==> config.mk <==
export PLATFORM = sky130hd
export DESIGN_NAME = agc_gain_ctrl
export DESIGN_NICKNAME = d
export VERILOG_FILES = /design/src/rtl/agc_gain_ctrl.sv
export SDC_FILE = /design/constraint.sdc
export NUM_CORES = 1
export LEC_CHECK = 0
export CORE_MARGIN = 10
export CORE_UTILIZATION = 45
export CTS_CLUSTER_DIAMETER = 40
export CTS_CLUSTER_SIZE = 24
export DETAILED_ROUTE_END_ITERATION = 6
export HOLD_SLACK_MARGIN = 0.05
export PLACE_DENSITY = 0.67
export SKIP_CTS_REPAIR_TIMING = 1
export SLEW_MARGIN = 20
export SYNTH_ARGS = -nofsm -noshare
export SYNTH_HDL_FRONTEND = slang
export SYNTH_SLANG_ARGS = --single-unit
==> constraint.sdc <==
create_clock -name i_clk -period 4.8 [get_ports i_clk]
set_clock_uncertainty 0.1 [all_clocks]
set_input_delay 0.48 -clock i_clk [delete_from_list [all_inputs] [get_ports i_clk]]
set_output_delay 0.48 -clock i_clk [all_outputs]
set_load 0.01 [all_outputs]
○ ○ ○ ○ ○ ○ ○
__What to work on__
Would you please write out the entries again exactly?

__Reply to the task__
==> config.mk <==
export PLATFORM = sky130hd
export DESIGN_NAME = agc_gain_ctrl
export DESIGN_NICKNAME = d
export VERILOG_FILES = /design/src/rtl/agc_gain_ctrl.sv
export SDC_FILE = /design/constraint.sdc
export NUM_CORES = 1
export LEC_CHECK = 0
export CORE_MARGIN = 10
export CORE_UTILIZATION = 45
export CTS_CLUSTER_DIAMETER = 40
export CTS_CLUSTER_SIZE = 24
export DETAILED_ROUTE_END_ITERATION = 6
export HOLD_SLACK_MARGIN = 0.05
export PLACE_DENSITY = 0.67
export SKIP_CTS_REPAIR_TIMING = 1
export SLEW_MARGIN = 20
export SYNTH_ARGS = -nofsm -noshare
export SYNTH_HDL_FRONTEND = slang
export SYNTH_SLANG_ARGS = --single-unit
==> constraint.sdc <==
create_clock -name i_clk -period 4.8 [get_ports i_clk]
set_clock_uncertainty 0.1 [all_clocks]
set_input_delay 0.48 -clock i_clk [delete_from_list [all_inputs] [get_ports i_clk]]
set_output_delay 0.48 -clock i_clk [all_outputs]
set_load 0.01 [all_outputs]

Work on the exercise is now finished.